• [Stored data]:
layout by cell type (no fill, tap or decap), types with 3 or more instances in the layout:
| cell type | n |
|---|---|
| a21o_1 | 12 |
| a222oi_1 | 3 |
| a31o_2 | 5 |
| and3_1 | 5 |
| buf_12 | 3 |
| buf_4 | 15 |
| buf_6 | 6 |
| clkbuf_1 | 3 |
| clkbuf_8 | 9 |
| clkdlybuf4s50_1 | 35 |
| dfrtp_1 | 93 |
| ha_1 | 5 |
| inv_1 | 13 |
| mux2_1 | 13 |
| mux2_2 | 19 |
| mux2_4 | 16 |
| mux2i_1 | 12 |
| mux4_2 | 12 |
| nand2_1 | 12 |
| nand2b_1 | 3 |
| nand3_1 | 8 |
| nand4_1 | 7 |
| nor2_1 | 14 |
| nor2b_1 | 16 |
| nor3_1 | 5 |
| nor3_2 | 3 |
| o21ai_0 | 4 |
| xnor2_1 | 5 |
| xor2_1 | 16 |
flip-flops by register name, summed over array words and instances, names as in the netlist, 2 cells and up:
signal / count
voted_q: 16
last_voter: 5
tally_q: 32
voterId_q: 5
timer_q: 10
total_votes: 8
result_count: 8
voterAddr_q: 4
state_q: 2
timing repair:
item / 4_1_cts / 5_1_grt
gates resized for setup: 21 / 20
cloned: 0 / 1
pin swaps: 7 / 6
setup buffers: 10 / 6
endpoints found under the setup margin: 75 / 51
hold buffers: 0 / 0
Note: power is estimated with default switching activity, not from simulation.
[config.mk]
export PLATFORM = sky130hd
export DESIGN_NAME = mult_div_unit_flat
export DESIGN_NICKNAME = d
export VERILOG_FILES = /design/src/rtl/mult_div_unit_if.sv /design/src/rtl/mult_div_unit.sv /design/src/flat_wrapper.sv
export SDC_FILE = /design/constraint.sdc
export NUM_CORES = 1
export LEC_CHECK = 0
export ABC_AREA = 0
export CAP_MARGIN = 20
export CORE_MARGIN = 3
export CORE_UTILIZATION = 44
export CTS_BUF_LIST = sky130_fd_sc_hd__clkbuf_16
export DETAILED_ROUTE_END_ITERATION = 10
export GPL_ROUTABILITY_DRIVEN = 0
export PLACE_DENSITY = 0.67
export SYNTH_ARGS = -nofsm -noshare
export SYNTH_HDL_FRONTEND = slang
export SYNTH_SLANG_ARGS = --single-unit
[constraint.sdc]
create_clock -name clk -period 4.75 [get_ports clk]
set_input_delay 0.475 -clock clk [delete_from_list [all_inputs] [get_ports clk]]
set_output_delay 0.475 -clock clk [all_outputs]
set_load 0.01 [all_outputs]
==> src/rtl/cpu_regfile.sv <==
// cpu_regfile
//   NREG x DW register file: two combinational read ports, one synchronous
//   write port gated by we. Synchronous active-high reset clears every entry.
// Ports
//   clk            in   clock, rising edge
//   rst            in   synchronous active-high reset
//   ra, rb         in   read addresses
//   rdata_a/b      out  read data (combinational)
//   we, wa, wd     in   write enable / address / data

module cpu_regfile
   import cpu_ctrl_pkg::*;
#(
   parameter int NREG = 4,
   parameter int DW   = DATA_W,
   parameter int AW   = $clog2(NREG)
) (
   input  logic          clk,
   input  logic          rst,
   input  logic [AW-1:0] ra,
   input  logic [AW-1:0] rb,
   output logic [DW-1:0] rdata_a,
   output logic [DW-1:0] rdata_b,
   input  logic          we,
   input  logic [AW-1:0] wa,
   input  logic [DW-1:0] wd
);

   logic [DW-1:0] regs [NREG];

   always_ff @(posedge clk) begin
      if (rst) begin
         for (int i = 0; i < NREG; i++) begin
            regs[i] <= '0;
         end
      end else if (we) begin
         regs[wa] <= wd;
      end
   end

   assign rdata_a = regs[ra];
   assign rdata_b = regs[rb];

endmodule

• [Exercise]: Above are the entries. Copy exactly the part that opens with the line containing "nand3_1 | 8 |" and closes with the line containing "hold buffers: 0 / 0", and no more.

• [Exercise output]:
| nand3_1 | 8 |
| nand4_1 | 7 |
| nor2_1 | 14 |
| nor2b_1 | 16 |
| nor3_1 | 5 |
| nor3_2 | 3 |
| o21ai_0 | 4 |
| xnor2_1 | 5 |
| xor2_1 | 16 |
flip-flops by register name, summed over array words and instances, names as in the netlist, 2 cells and up:
signal / count
voted_q: 16
last_voter: 5
tally_q: 32
voterId_q: 5
timer_q: 10
total_votes: 8
result_count: 8
voterAddr_q: 4
state_q: 2
timing repair:
item / 4_1_cts / 5_1_grt
gates resized for setup: 21 / 20
cloned: 0 / 1
pin swaps: 7 / 6
setup buffers: 10 / 6
endpoints found under the setup margin: 75 / 51
hold buffers: 0 / 0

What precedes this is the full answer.